Immobility impairs bladder elimination, resulting in such disorders as:

  • A. Increased urine acidity and relaxation of the perineal muscles, causing incontinence
  • B. Urine retention, bladder distention, and infection
  • C. Diuresis, natriuresis, and decreased urine specific gravity
  • D. Decreased calcium and phosphate levels in the urine

Correct Answer: B. Urine retention, bladder distention, and infection

The immobilized patient commonly suffers from urine retention caused by decreased muscle tone in the perineum. This leads to bladder distention and urine stagnation, which provide an excellent medium for bacterial growth leading to infection.

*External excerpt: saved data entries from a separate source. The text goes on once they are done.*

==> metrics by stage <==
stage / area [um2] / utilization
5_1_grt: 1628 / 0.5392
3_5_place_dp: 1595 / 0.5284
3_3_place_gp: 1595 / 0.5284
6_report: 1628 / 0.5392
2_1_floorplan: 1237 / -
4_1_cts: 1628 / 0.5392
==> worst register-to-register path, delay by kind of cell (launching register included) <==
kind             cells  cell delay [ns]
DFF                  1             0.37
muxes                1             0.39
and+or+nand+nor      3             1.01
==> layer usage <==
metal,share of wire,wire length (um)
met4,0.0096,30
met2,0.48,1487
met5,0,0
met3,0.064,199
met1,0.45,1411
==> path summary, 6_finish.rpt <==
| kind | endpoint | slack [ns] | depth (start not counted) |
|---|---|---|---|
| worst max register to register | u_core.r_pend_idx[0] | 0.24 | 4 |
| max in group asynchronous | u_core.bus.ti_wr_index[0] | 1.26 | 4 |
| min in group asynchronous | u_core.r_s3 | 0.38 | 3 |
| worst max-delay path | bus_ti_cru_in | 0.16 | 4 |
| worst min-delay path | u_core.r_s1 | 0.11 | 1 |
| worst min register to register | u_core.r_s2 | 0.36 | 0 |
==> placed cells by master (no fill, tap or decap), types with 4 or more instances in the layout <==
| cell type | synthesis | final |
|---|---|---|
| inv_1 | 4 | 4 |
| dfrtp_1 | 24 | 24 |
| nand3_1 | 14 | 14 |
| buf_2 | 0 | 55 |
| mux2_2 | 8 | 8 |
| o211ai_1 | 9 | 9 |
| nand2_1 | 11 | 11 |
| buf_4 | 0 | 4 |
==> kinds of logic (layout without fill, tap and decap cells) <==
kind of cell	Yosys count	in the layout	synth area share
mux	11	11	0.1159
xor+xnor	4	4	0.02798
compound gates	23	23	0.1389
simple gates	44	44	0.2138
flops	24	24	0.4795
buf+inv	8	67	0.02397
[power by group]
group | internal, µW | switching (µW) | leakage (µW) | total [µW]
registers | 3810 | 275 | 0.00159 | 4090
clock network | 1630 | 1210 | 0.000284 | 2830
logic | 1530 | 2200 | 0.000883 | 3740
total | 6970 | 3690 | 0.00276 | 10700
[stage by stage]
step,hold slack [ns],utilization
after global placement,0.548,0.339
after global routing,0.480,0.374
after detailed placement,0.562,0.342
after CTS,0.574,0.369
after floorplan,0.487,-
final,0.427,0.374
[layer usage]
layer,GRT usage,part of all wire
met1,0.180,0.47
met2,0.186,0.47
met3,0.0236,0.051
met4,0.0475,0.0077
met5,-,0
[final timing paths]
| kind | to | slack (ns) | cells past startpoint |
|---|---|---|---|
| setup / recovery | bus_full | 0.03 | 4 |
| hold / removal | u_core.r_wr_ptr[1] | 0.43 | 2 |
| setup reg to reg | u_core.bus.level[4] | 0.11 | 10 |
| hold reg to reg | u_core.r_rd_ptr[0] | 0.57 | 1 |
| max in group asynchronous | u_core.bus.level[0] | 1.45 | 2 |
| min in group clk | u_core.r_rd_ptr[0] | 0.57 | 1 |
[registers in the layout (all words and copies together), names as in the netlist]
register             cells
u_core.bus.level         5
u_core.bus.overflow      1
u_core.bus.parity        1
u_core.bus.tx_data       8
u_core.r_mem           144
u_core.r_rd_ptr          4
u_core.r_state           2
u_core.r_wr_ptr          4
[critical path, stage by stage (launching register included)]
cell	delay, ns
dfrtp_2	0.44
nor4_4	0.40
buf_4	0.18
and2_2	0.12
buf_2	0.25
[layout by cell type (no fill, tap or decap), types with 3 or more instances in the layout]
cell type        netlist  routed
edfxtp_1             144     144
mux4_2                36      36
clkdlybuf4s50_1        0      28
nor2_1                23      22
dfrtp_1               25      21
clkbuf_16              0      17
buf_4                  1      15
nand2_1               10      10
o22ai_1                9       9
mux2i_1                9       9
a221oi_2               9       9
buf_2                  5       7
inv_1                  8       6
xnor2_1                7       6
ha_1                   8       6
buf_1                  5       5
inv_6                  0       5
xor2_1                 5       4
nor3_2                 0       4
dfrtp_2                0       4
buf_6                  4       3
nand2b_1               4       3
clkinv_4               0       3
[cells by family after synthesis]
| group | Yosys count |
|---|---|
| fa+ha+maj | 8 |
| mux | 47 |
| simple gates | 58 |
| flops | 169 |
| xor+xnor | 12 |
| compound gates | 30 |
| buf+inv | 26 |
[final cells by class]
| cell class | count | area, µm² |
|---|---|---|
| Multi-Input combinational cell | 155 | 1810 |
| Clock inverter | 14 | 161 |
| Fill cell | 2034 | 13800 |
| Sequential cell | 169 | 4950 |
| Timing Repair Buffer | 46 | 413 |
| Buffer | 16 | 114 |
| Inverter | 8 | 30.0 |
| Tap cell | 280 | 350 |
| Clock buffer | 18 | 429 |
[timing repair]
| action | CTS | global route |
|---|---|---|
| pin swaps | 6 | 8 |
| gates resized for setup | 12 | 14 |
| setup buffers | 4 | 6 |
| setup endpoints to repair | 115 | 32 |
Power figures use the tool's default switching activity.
$ cat src/rtl/fc_result_writer.sv
// FC layer back end: round, shift, optional ReLU and saturate each accumulator
// result, then scatter the bytes across SRAM e0~e4 in the next layer's layout.
module fc_result_writer #(
  parameter int DATA_WIDTH             = 8,
  parameter int ACC_WIDTH              = 32,
  parameter int SHIFT                  = 8,
  parameter int DATA_NUM_PER_SRAM_ADDR = 4,
  parameter int BANK_NUM               = 5,
  parameter int ADDR_WIDTH             = 10
) (
  input  logic                              clk,
  input  logic                              srst,
  input  logic                              start,
  input  logic [9:0]                        out_num,
  input  logic                              relu_en,
  input  logic                              in_valid,
  input  logic [ACC_WIDTH-1:0]              in_data,
  output logic                              in_ready,
  output logic                              sram_write_enable_e0,
  output logic                              sram_write_enable_e1,
  output logic                              sram_write_enable_e2,
  output logic                              sram_write_enable_e3,
  output logic                              sram_write_enable_e4,
  output logic [DATA_NUM_PER_SRAM_ADDR-1:0] sram_bytemask_e,
  output logic [ADDR_WIDTH-1:0]             sram_waddr_e,
  output logic [DATA_WIDTH-1:0]             sram_wdata_e,
  output logic                              busy,
  output logic                              done
);

  localparam int STAGES = 2;
  localparam int CW     = 10;
  localparam int LW     = (DATA_NUM_PER_SRAM_ADDR > 1) ? $clog2(DATA_NUM_PER_SRAM_ADDR) : 1;
  localparam int BW     = (BANK_NUM > 1) ? $clog2(BANK_NUM) : 1;

  localparam logic [LW-1:0] LANE_LAST = LW'(DATA_NUM_PER_SRAM_ADDR - 1);
  localparam logic [BW-1:0] BANK_LAST = BW'(BANK_NUM - 1);

  localparam logic signed [ACC_WIDTH:0] RND  = {{ACC_WIDTH{1'b0}}, 1'b1} << (SHIFT - 1);
  localparam logic signed [ACC_WIDTH:0] MAXV = {{(ACC_WIDTH + 2 - DATA_WIDTH){1'b0}},
                                                {(DATA_WIDTH - 1){1'b1}}};
  localparam logic signed [ACC_WIDTH:0] MINV = ~MAXV;

  localparam logic [DATA_NUM_PER_SRAM_ADDR-1:0] LANE0_OH = {1'b1, {(DATA_NUM_PER_SRAM_ADDR-1){1'b0}}};
  localparam logic [BANK_NUM-1:0]               BANK0_OH = {{(BANK_NUM-1){1'b0}}, 1'b1};

  typedef enum logic [1:0] {IDLE, RUN, FLUSH, DONE} state_t;

  state_t state, state_nxt;

  logic [CW-1:0]  out_num_r;
  logic [CW-1:0]  acc_cnt;
  logic           relu_r;
  logic           fire;
  logic           start_ok;
  logic [STAGES:1] vld_pipe;

  logic signed [ACC_WIDTH:0] acc_ext, rnd_sum, rnd_shr;
  logic signed [ACC_WIDTH:0] s1, clip;

  logic [LW-1:0]          lane_cnt;
  logic [BW-1:0]          bank_cnt;
  logic [ADDR_WIDTH-1:0]  waddr_cnt;
  logic [DATA_NUM_PER_SRAM_ADDR-1:0] lane_oh_r;
  logic [BANK_NUM-1:0]    bank_oh_r;
  logic [BANK_NUM-1:0]    we_n;
  logic [ADDR_WIDTH-1:0]  waddr_r;
  logic [DATA_WIDTH-1:0]  wdata_r;

  assign fire     = in_valid & in_ready;
  assign start_ok = start & (state == IDLE);

  // ---------------------------------------------------------------- control
  always_comb begin
    state_nxt = state;
    case (state)
      IDLE:  if (start) state_nxt = (out_num == '0) ? DONE : RUN;
      RUN:   if (fire && (acc_cnt + 1'b1) == out_num_r) state_nxt = FLUSH;
      // Only stage 1 matters: the output stage drains in the same cycle we leave.
      FLUSH: if (!vld_pipe[1]) state_nxt = DONE;
      DONE:  state_nxt = IDLE;
      default: state_nxt = IDLE;
    endcase
  end

  always_ff @(posedge clk) begin
    if (srst) begin
      state     <= IDLE;
      acc_cnt   <= '0;
      out_num_r <= '0;
      relu_r    <= 1'b0;
    end else begin
      state <= state_nxt;
      if (start_ok) begin
        out_num_r <= out_num;
        relu_r    <= relu_en;
        acc_cnt   <= '0;
      end else if (fire) begin
        acc_cnt <= acc_cnt + 1'b1;
      end
    end
  end

  assign in_ready = (state == RUN);
  assign busy     = (state != IDLE);
  assign done     = (state == DONE);

  // ---------------------------------------------------------------- stage 1
  // Round half up: add half an LSB of the shifted result, then floor-shift.
  always_comb begin
    acc_ext = {in_data[ACC_WIDTH-1], in_data};
    rnd_sum = acc_ext + RND;
    rnd_shr = rnd_sum >>> SHIFT;
  end

  always_ff @(posedge clk) begin
    if (srst) begin
      vld_pipe <= '0;
      s1       <= '0;
    end else begin
      vld_pipe <= {vld_pipe[STAGES-1:1], fire};
      if (fire) s1 <= rnd_shr;
    end
  end

  // ---------------------------------------------------------------- stage 2
  always_comb begin
    clip = s1;
    if (relu_r && s1[ACC_WIDTH]) clip = '0;
    if (clip > MAXV)      clip = MAXV;
    else if (clip < MINV) clip = MINV;
  end

  // lane/bank/waddr counters track the index of the next byte to be written
  always_ff @(posedge clk) begin
    if (srst) begin
      lane_cnt  <= '0;
      bank_cnt  <= '0;
      waddr_cnt <= '0;
      lane_oh_r <= '0;
      bank_oh_r <= '0;
      waddr_r   <= '0;
      wdata_r   <= '0;
    end else if (start_ok) begin
      lane_cnt  <= '0;
      bank_cnt  <= '0;
      waddr_cnt <= '0;
    end else if (vld_pipe[1]) begin
      lane_oh_r <= LANE0_OH >> lane_cnt;
      bank_oh_r <= BANK0_OH << bank_cnt;
      waddr_r   <= waddr_cnt;
      wdata_r   <= clip[DATA_WIDTH-1:0];
      if (lane_cnt == LANE_LAST) begin
        lane_cnt <= '0;
        if (bank_cnt == BANK_LAST) begin
          bank_cnt  <= '0;
          waddr_cnt <= waddr_cnt + 1'b1;
        end else begin
          bank_cnt <= bank_cnt + 1'b1;
        end
      end else begin
        lane_cnt <= lane_cnt + 1'b1;
      end
    end
  end

  // strobes are gated by the output-stage valid so they last exactly one cycle
  assign we_n            = ~(bank_oh_r & {BANK_NUM{vld_pipe[2]}});
  assign sram_bytemask_e = ~(lane_oh_r & {DATA_NUM_PER_SRAM_ADDR{vld_pipe[2]}});
  assign sram_waddr_e    = waddr_r;
  assign sram_wdata_e    = wdata_r;

  assign sram_write_enable_e0 = we_n[0];
  assign sram_write_enable_e1 = we_n[1];
  assign sram_write_enable_e2 = we_n[2];
  assign sram_write_enable_e3 = we_n[3];
  assign sram_write_enable_e4 = we_n[4];

endmodule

  • Option A: Urea is the main nitrogenous waste product resulting from protein breakdown (catabolism) and is rapidly eliminated in the urine by the kidneys. During bedrest, the concentration of urea in the blood increases and the kidneys eliminate larger amounts of urea.
  • Option C: As food intake usually decreases during bedrest, it is speculated that these higher concentrations of urea in blood and urine can only come from the catabolic breakdown of endogenous protein sources, such as muscle and other lean tissues (Bilancio et al, 2014). This correlates with the reduction in lean tissue mass and sarcopenia that are characteristic of prolonged immobility. 
  • Option D: Immobility is independently associated with the development of a series of complications, including pressure ulcer, deep vein thrombosis (DVT), pneumonia, and urinary tract infection (UTI) Immobility also results in more alkaline urine with excessive amounts of calcium, sodium and phosphate, a gradual decrease in urine production, and an increased specific gravity.